Check each line of the records for "inverters"; collect those that have it.

Saved data entries
**********

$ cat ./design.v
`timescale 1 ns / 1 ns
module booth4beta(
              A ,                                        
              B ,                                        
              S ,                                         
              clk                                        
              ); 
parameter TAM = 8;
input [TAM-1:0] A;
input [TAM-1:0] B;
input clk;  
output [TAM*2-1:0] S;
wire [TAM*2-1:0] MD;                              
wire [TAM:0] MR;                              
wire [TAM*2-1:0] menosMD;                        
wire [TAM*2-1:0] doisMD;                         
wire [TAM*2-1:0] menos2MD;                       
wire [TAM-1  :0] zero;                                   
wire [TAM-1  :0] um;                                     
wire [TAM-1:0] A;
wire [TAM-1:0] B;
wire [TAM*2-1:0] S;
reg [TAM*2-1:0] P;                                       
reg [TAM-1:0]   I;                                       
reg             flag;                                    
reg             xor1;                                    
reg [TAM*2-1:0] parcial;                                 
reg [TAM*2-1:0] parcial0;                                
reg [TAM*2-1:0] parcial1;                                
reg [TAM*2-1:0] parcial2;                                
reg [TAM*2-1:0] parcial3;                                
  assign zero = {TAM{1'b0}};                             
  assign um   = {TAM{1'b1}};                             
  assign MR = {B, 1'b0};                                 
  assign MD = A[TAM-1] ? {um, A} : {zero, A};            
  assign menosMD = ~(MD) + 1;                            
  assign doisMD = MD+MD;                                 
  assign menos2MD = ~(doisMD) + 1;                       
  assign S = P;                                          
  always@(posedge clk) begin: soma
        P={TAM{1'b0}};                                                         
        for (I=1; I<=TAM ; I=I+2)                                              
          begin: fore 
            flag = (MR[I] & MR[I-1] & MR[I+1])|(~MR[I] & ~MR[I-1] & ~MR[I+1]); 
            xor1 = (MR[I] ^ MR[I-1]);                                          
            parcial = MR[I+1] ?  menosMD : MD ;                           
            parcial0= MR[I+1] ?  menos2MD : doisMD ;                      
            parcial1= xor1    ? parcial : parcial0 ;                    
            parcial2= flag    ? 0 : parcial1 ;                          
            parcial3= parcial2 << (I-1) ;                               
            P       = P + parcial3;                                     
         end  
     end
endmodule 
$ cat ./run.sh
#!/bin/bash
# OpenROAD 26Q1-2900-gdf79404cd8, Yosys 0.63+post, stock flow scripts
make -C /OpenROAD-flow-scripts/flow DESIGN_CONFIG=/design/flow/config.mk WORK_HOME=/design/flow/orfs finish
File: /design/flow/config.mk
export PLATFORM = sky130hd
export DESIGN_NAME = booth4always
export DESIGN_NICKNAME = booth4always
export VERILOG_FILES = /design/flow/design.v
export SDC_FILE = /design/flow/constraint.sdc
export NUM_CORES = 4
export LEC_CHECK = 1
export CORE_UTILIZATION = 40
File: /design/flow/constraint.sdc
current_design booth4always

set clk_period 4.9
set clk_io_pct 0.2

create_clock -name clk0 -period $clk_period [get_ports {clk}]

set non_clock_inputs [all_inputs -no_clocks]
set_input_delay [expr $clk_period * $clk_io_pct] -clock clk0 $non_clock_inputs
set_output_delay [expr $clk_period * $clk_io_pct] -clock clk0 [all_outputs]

**********

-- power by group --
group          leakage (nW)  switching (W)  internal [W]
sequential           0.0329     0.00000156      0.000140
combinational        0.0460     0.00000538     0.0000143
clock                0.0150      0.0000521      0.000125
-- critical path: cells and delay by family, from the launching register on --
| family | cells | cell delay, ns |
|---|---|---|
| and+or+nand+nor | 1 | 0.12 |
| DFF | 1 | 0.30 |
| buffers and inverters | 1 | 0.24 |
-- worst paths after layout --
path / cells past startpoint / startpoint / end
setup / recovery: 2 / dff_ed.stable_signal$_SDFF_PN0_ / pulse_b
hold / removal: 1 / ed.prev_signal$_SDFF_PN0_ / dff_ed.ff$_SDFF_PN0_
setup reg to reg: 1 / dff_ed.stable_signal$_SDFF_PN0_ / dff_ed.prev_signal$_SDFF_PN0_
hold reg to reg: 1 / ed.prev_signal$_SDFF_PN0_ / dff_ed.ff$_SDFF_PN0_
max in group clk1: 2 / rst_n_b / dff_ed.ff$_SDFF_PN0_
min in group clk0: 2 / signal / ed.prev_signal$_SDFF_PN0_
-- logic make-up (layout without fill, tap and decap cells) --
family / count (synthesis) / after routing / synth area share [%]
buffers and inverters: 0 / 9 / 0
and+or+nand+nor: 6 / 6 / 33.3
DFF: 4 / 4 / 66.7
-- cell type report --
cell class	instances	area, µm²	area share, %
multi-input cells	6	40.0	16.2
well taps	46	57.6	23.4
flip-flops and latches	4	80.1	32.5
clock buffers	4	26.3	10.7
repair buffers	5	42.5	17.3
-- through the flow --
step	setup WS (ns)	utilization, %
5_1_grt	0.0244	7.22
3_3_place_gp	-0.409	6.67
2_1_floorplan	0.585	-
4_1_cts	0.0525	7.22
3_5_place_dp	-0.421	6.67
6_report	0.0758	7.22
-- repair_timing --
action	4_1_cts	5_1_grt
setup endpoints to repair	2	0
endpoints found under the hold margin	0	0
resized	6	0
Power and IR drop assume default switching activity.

**********

Exercise response:
| buffers and inverters | 1 | 0.24 |
buffers and inverters: 0 / 9 / 0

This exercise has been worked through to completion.